By the age of 14, Bowman had found her groove in the halfpipe and started winning local contests. Sierra-at-Tahoe’s general manager noticed Bowman’s potential and offered to send her to some bigger competitions, like The North Face Park and Pipe Open Series. In 2011, as a junior, she competed in X Games as an alternate and placed 8th. In 2012, her breakout season, the high school senior and placed 8th. In 2012, her breakout season, the high school senior podiumed at almost every major event she entered, winning a Dew Tour stop and also earning a silver medal with “X Games Aspen” etched on its front side. She still managed to graduate high school with a 4.35 GPA.
Maybe a high pain tolerance has helped Bowman develop a thick skin. In high school she placed third at U.S. Nationals, 10 days after a meniscus trim on her left knee. When she “decked out” at an event in December, 2013, months before the Olympics, she refused an MRI and fought swelling through the conclusion of the Games. After winning Olympic gold, she discovered a kissing contusion had knocked the cartilage off her knee—an injury most people can’t walk with. The following year, Bowman’s doctor dismissed what was a torn ACL when she was able to perform one-legged squats.
“Injuries teach you a lot about what you can handle,” says Bowman. It’s a grounded perspective that is admirable, as it is essential; for as Bowman continues to set the bar high for halfpipe skiers, she’s sure to face more adversity. An alleged lack of style is hardly the only missing ingredient in a recipe for women’s pipe skiing earning the respect it deserves.
Almost two years after his commentary on X Games ruffled feathers, Abbott lives and works in New York City, generally removed from the skiing industry. He owes some of his departure to those insensitive words he regrets writing. Abbott even asked to shoot Bowman’s invitational event as a peace offering.

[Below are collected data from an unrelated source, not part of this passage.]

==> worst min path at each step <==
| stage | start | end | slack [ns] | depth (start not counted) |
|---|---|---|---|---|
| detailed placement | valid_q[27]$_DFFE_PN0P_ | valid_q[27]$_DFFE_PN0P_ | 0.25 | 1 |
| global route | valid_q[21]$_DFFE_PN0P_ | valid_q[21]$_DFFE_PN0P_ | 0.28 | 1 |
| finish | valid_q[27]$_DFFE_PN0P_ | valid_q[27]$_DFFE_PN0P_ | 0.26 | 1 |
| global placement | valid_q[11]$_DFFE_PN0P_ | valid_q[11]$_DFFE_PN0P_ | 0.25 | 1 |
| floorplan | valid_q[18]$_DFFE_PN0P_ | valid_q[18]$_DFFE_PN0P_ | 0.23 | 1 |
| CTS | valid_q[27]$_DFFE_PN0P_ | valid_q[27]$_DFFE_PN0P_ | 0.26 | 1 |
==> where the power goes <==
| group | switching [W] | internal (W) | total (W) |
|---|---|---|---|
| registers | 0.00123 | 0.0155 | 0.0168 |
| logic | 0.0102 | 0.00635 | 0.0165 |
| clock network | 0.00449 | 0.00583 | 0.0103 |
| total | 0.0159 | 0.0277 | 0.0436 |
File: src/rtl/fetch_stage.sv
// LEGv8 instruction-fetch stage with IF/ID pipeline register.
// Holds the PC, handles branch redirect, stall, flush and a saturating fetch counter.
module fetch_stage #(
  parameter int          N        = 64,
  parameter logic [N-1:0] RESET_PC = '0
) (
  input  logic         clk,
  input  logic         reset,
  output logic [N-1:0] imem_addr,
  input  logic [31:0]  imem_data,
  input  logic         pcsrc,
  input  logic [N-1:0] pcbranch,
  input  logic         stall,
  input  logic         flush,
  output logic [31:0]  instr_D,
  output logic [N-1:0] pc_D,
  output logic         valid_D,
  output logic [31:0]  fetch_count
);

  logic [N-1:0] pc_q, pc_d;
  logic [31:0]  instr_q, instr_d;
  logic [N-1:0] pc_id_q, pc_id_d;
  logic         valid_q, valid_d;
  logic [31:0]  cnt_q;
  logic [31:0]  cnt_d;
  logic         load;

  assign load = !flush && !stall;

  // Redirect outranks stall so a taken branch is never lost behind a hazard.
  always_comb begin
    pc_d = pc_q + N'(4);
    if (pcsrc) begin
      pc_d = {pcbranch[N-1:2], 2'b00};
    end else if (stall) begin
      pc_d = pc_q;
    end
  end

  always_comb begin
    instr_d = imem_data;
    pc_id_d = pc_q;
    valid_d = 1'b1;
    if (flush) begin
      instr_d = 32'h0;
      pc_id_d = '0;
      valid_d = 1'b0;
    end else if (stall) begin
      instr_d = instr_q;
      pc_id_d = pc_id_q;
      valid_d = valid_q;
    end
  end

  assign cnt_d = (load && (cnt_q != 32'hFFFF_FFFF)) ? cnt_q + 32'd1 : cnt_q;

  always_ff @(posedge clk) begin
    if (reset) begin
      pc_q    <= RESET_PC;
      instr_q <= 32'h0;
      pc_id_q <= '0;
      valid_q <= 1'b0;
      cnt_q   <= 32'h0;
    end else begin
      pc_q    <= pc_d;
      instr_q <= instr_d;
      pc_id_q <= pc_id_d;
      valid_q <= valid_d;
      cnt_q   <= cnt_d;
    end
  end

  assign imem_addr   = pc_q;
  assign instr_D     = instr_q;
  assign pc_D        = pc_id_q;
  assign valid_D     = valid_q;
  assign fetch_count = cnt_q;

endmodule
### src/rtl/vid_pkg.sv
// Shared video definitions: BT.601 full-range coefficients and the sideband bundle
// that travels alongside each pixel through the conversion pipeline.
package vid_pkg;

  localparam int VID_FRAC = 8;

  localparam real K_RV = 1.402;
  localparam real K_GU = 0.344136;
  localparam real K_GV = 0.714136;
  localparam real K_BU = 1.772;

  // round(k * 2^frac) as an unsigned 10-bit coefficient
  function automatic logic [9:0] vid_coef(input real k, input int frac);
    return 10'($rtoi(k * real'(1 << frac) + 0.5));
  endfunction

  localparam logic [9:0] KRV = vid_coef(K_RV, VID_FRAC);
  localparam logic [9:0] KGU = vid_coef(K_GU, VID_FRAC);
  localparam logic [9:0] KGV = vid_coef(K_GV, VID_FRAC);
  localparam logic [9:0] KBU = vid_coef(K_BU, VID_FRAC);

  typedef struct packed {
    logic pce;
    logic hsn;
    logic vsn;
    logic hbl;
    logic vbl;
  } vid_sb_t;

  // Inactive sideband: no pixel enable, syncs deasserted, blanking active
  localparam vid_sb_t SB_IDLE = '{pce: 1'b0, hsn: 1'b1, vsn: 1'b1, hbl: 1'b1, vbl: 1'b1};

endpackage

### src/rtl/vid_clamp8.sv
// Combinational saturation of a signed 21-bit value into the unsigned 8-bit range 0..255.
module vid_clamp8 (
  input  logic signed [20:0] din,
  output logic        [7:0]  dout
);

  always_comb begin
    dout = din[7:0];
    if (din < 21'sd0) begin
      dout = 8'd0;
    end else if (din > 21'sd255) begin
      dout = 8'd255;
    end
  end

endmodule

### src/rtl/vid_yuv2rgb.sv
// Three-stage BT.601 full-range YUV to RGB converter; sideband is delayed in lockstep
// with the colour path so timing and pixels stay aligned at the output.
module vid_yuv2rgb
  import vid_pkg::*;
#(
  parameter int FRAC        = VID_FRAC,
  parameter bit BLANK_BLACK = 1'b1
) (
  input  logic       clk_cpu,
  input  logic       reset,
  input  logic       vid_pce,
  input  logic [7:0] vid_y,
  input  logic [7:0] vid_u,
  input  logic [7:0] vid_v,
  input  logic       vid_hsn,
  input  logic       vid_vsn,
  input  logic       vid_hbl,
  input  logic       vid_vbl,
  input  logic       bypass,
  output logic       ce_pix,
  output logic [7:0] R,
  output logic [7:0] G,
  output logic [7:0] B,
  output logic       HSync,
  output logic       VSync,
  output logic       HBlank,
  output logic       VBlank
);

  localparam logic signed [19:0] C_RV = 20'(vid_coef(K_RV, FRAC));
  localparam logic signed [19:0] C_GU = 20'(vid_coef(K_GU, FRAC));
  localparam logic signed [19:0] C_GV = 20'(vid_coef(K_GV, FRAC));
  localparam logic signed [19:0] C_BU = 20'(vid_coef(K_BU, FRAC));

  // Stage 1 inputs
  logic signed [8:0]  u_off;
  logic signed [8:0]  v_off;
  logic signed [20:0] y8_next;
  vid_sb_t            sb_in;

  assign u_off   = $signed({1'b0, vid_u}) - 9'sd128;
  assign v_off   = $signed({1'b0, vid_v}) - 9'sd128;
  assign y8_next = $signed((21'(vid_y) << FRAC) + 21'(1 << (FRAC - 1)));
  assign sb_in   = '{pce: vid_pce, hsn: vid_hsn, vsn: vid_vsn, hbl: vid_hbl, vbl: vid_vbl};

  logic signed [20:0] y8_reg;
  logic signed [19:0] p_rv_reg, p_gu_reg, p_gv_reg, p_bu_reg;
  logic        [7:0]  raw1_reg [3];
  logic               byp1_reg;
  vid_sb_t            sb1_reg;

  logic signed [20:0] sum_next [3];
  logic signed [20:0] sum_reg  [3];
  logic        [7:0]  raw2_reg [3];
  logic               byp2_reg;
  vid_sb_t            sb2_reg;

  always_comb begin
    sum_next[0] = y8_reg + 21'(p_rv_reg);
    sum_next[1] = y8_reg - 21'(p_gu_reg) - 21'(p_gv_reg);
    sum_next[2] = y8_reg + 21'(p_bu_reg);
  end

  always_ff @(posedge clk_cpu) begin
    if (reset) begin
      y8_reg   <= '0;
      p_rv_reg <= '0;
      p_gu_reg <= '0;
      p_gv_reg <= '0;
      p_bu_reg <= '0;
      raw1_reg <= '{default: '0};
      byp1_reg <= 1'b0;
      sb1_reg  <= SB_IDLE;
      sum_reg  <= '{default: '0};
      raw2_reg <= '{default: '0};
      byp2_reg <= 1'b0;
      sb2_reg  <= SB_IDLE;
    end else begin
      y8_reg   <= y8_next;
      p_rv_reg <= 20'(v_off) * C_RV;
      p_gu_reg <= 20'(u_off) * C_GU;
      p_gv_reg <= 20'(v_off) * C_GV;
      p_bu_reg <= 20'(u_off) * C_BU;
      // Debug bypass routes R=U, G=Y, B=V
      raw1_reg <= '{vid_u, vid_y, vid_v};
      byp1_reg <= bypass;
      sb1_reg  <= sb_in;
      sum_reg  <= sum_next;
      raw2_reg <= raw1_reg;
      byp2_reg <= byp1_reg;
      sb2_reg  <= sb1_reg;
    end
  end

  logic       blank2;
  logic [7:0] rgb [3];

  assign blank2 = sb2_reg.hbl | sb2_reg.vbl;

  genvar gi;
  generate
    for (gi = 0; gi < 3; gi++) begin : g_chan
      logic [7:0] clamped;
      logic [7:0] chan_next;
      logic [7:0] chan_reg;

      vid_clamp8 u_clamp (
        .din  (sum_reg[gi] >>> FRAC),
        .dout (clamped)
      );

      always_comb begin
        chan_next = byp2_reg ? raw2_reg[gi] : clamped;
        if (BLANK_BLACK && blank2) begin
          chan_next = 8'd0;
        end
      end

      always_ff @(posedge clk_cpu) begin
        if (reset) begin
          chan_reg <= 8'd0;
        end else begin
          chan_reg <= chan_next;
        end
      end

      assign rgb[gi] = chan_reg;
    end
  endgenerate

  assign R = rgb[0];
  assign G = rgb[1];
  assign B = rgb[2];

  always_ff @(posedge clk_cpu) begin
    if (reset) begin
      ce_pix <= 1'b0;
      HSync  <= 1'b0;
      VSync  <= 1'b0;
      HBlank <= 1'b1;
      VBlank <= 1'b1;
    end else begin
      ce_pix <= sb2_reg.pce;
      HSync  <= ~sb2_reg.hsn;
      VSync  <= ~sb2_reg.vsn;
      HBlank <= sb2_reg.hbl;
      VBlank <= sb2_reg.vbl;
    end
  end

endmodule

“Dudes aren’t nice to girls in these sports,” says Abbott, admitting to be part of the problem. “Sexism is a real thing. I saw [women’s freesking pioneers] Kristi Leskinen and Sarah Burke battling it and it still exists.”

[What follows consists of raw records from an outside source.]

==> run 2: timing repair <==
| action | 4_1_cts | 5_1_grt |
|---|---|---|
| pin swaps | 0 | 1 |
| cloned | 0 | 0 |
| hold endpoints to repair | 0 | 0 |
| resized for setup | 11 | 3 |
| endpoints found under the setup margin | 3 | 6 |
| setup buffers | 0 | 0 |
$ cat src/rtl/tmds_pkg.sv
// Shared TMDS definitions: control-token characters and word-alignment FSM states.
// The token constants are the same ones the transmit encoder emits during blanking.
package tmds_pkg;

    localparam logic [9:0] TOK_C00 = 10'b1101010100;
    localparam logic [9:0] TOK_C01 = 10'b0010101011;
    localparam logic [9:0] TOK_C10 = 10'b0101010100;
    localparam logic [9:0] TOK_C11 = 10'b1010101011;

    typedef enum logic [1:0] {
        SEARCH = 2'd0,
        SLIP   = 2'd1,
        WAIT   = 2'd2,
        LOCKED = 2'd3
    } align_state_t;

    typedef struct packed {
        logic       hit;
        logic [1:0] ctl;
    } tok_info_t;

    // ctl is {c1,c0}; hit is clear for any data character
    function automatic tok_info_t token_lookup(input logic [9:0] w);
        tok_info_t t;
        t.hit = 1'b1;
        t.ctl = 2'b00;
        case (w)
            TOK_C00: t.ctl = 2'b00;
            TOK_C01: t.ctl = 2'b01;
            TOK_C10: t.ctl = 2'b10;
            TOK_C11: t.ctl = 2'b11;
            default: t.hit = 1'b0;
        endcase
        return t;
    endfunction

endpackage

$ cat src/rtl/tmds_word_align.sv
// Word-boundary alignment: watches the token flag, pulses bitslip until runs of
// control tokens appear, then holds lock until tokens go missing for too long.
module tmds_word_align
    import tmds_pkg::*;
#(
    parameter int CTRL_RUN       = 8,
    parameter int SEARCH_TIMEOUT = 4095,
    parameter int SLIP_WAIT      = 4
) (
    input  logic sys_clk,
    input  logic sys_rst_n,
    input  logic i_is_token,
    output logic o_bitslip,
    output logic o_aligned
);

    localparam int RUN_W = $clog2(CTRL_RUN + 1);
    localparam int TO_W  = $clog2(SEARCH_TIMEOUT + 1);
    localparam int WT_W  = $clog2(SLIP_WAIT + 1);

    localparam logic [RUN_W-1:0] RUN_MAX = RUN_W'(CTRL_RUN);
    localparam logic [TO_W-1:0]  TO_MAX  = TO_W'(SEARCH_TIMEOUT);
    localparam logic [WT_W-1:0]  WT_LAST = WT_W'(SLIP_WAIT - 1);

    align_state_t     r_state;
    logic [RUN_W-1:0] r_run;
    logic [TO_W-1:0]  r_to;
    logic [WT_W-1:0]  r_wait;
    logic             r_bitslip;
    logic             r_aligned;

    logic [RUN_W-1:0] w_run_next;
    logic [TO_W-1:0]  w_to_inc;
    logic             w_run_done;
    logic             w_to_expire;

    always_comb begin
        w_run_next = '0;
        if (i_is_token) begin
            w_run_next = (r_run == RUN_MAX) ? RUN_MAX : r_run + RUN_W'(1);
        end
    end

    // A saturated run keeps counting as complete while tokens keep coming
    assign w_run_done  = (w_run_next == RUN_MAX);
    assign w_to_inc    = r_to + TO_W'(1);
    assign w_to_expire = (w_to_inc == TO_MAX);

    always_ff @(posedge sys_clk or negedge sys_rst_n) begin
        if (!sys_rst_n) begin
            r_state   <= SEARCH;
            r_run     <= '0;
            r_to      <= '0;
            r_wait    <= '0;
            r_bitslip <= 1'b0;
            r_aligned <= 1'b0;
        end else begin
            r_bitslip <= 1'b0;
            case (r_state)
                SEARCH: begin
                    r_run <= w_run_next;
                    if (w_run_done) begin
                        r_state   <= LOCKED;
                        r_aligned <= 1'b1;
                        r_to      <= '0;
                    end else if (w_to_expire) begin
                        r_state   <= SLIP;
                        r_bitslip <= 1'b1;
                        r_to      <= w_to_inc;
                    end else begin
                        r_to <= w_to_inc;
                    end
                end
                SLIP: begin
                    r_run   <= '0;
                    r_to    <= '0;
                    r_wait  <= '0;
                    r_state <= WAIT;
                end
                WAIT: begin
                    // Deserializer output is still settling; tokens here are ignored
                    if (r_wait == WT_LAST) begin
                        r_wait  <= '0;
                        r_state <= SEARCH;
                    end else begin
                        r_wait <= r_wait + WT_W'(1);
                    end
                end
                LOCKED: begin
                    r_run <= w_run_next;
                    if (w_run_done) begin
                        r_to <= '0;
                    end else if (w_to_expire) begin
                        r_state   <= SEARCH;
                        r_aligned <= 1'b0;
                        r_run     <= '0;
                        r_to      <= '0;
                    end else begin
                        r_to <= w_to_inc;
                    end
                end
                default: begin
                    r_state <= SEARCH;
                end
            endcase
        end
    end

    assign o_bitslip = r_bitslip;
    assign o_aligned = r_aligned;

endmodule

Abbott is, in fact, a huge fan of halfpipe skiing. And he’d like to see the women’s side of the sport progress and gain popularity.
“We need to examine if it’s worth changing the size of the pipe or the way the women are training or the judging criteria,” he says.
For now, Bowman is focusing on what’s going right. She acknowledges that women’s freeskiing has come a long way, citing equal prize money and a Friday primetime spot at X Games Aspen for women’s halfpipe finals.
“Some positive encouragement goes a long way,” says Bowman. “Not just women’s skiing at the X Games level, but just encouraging young women to go ski in the park. Getting more girls involved can only make skiing better. I’ve had skiing better my life in so many ways, I would love for girls to have an opportunity to have that same experience.”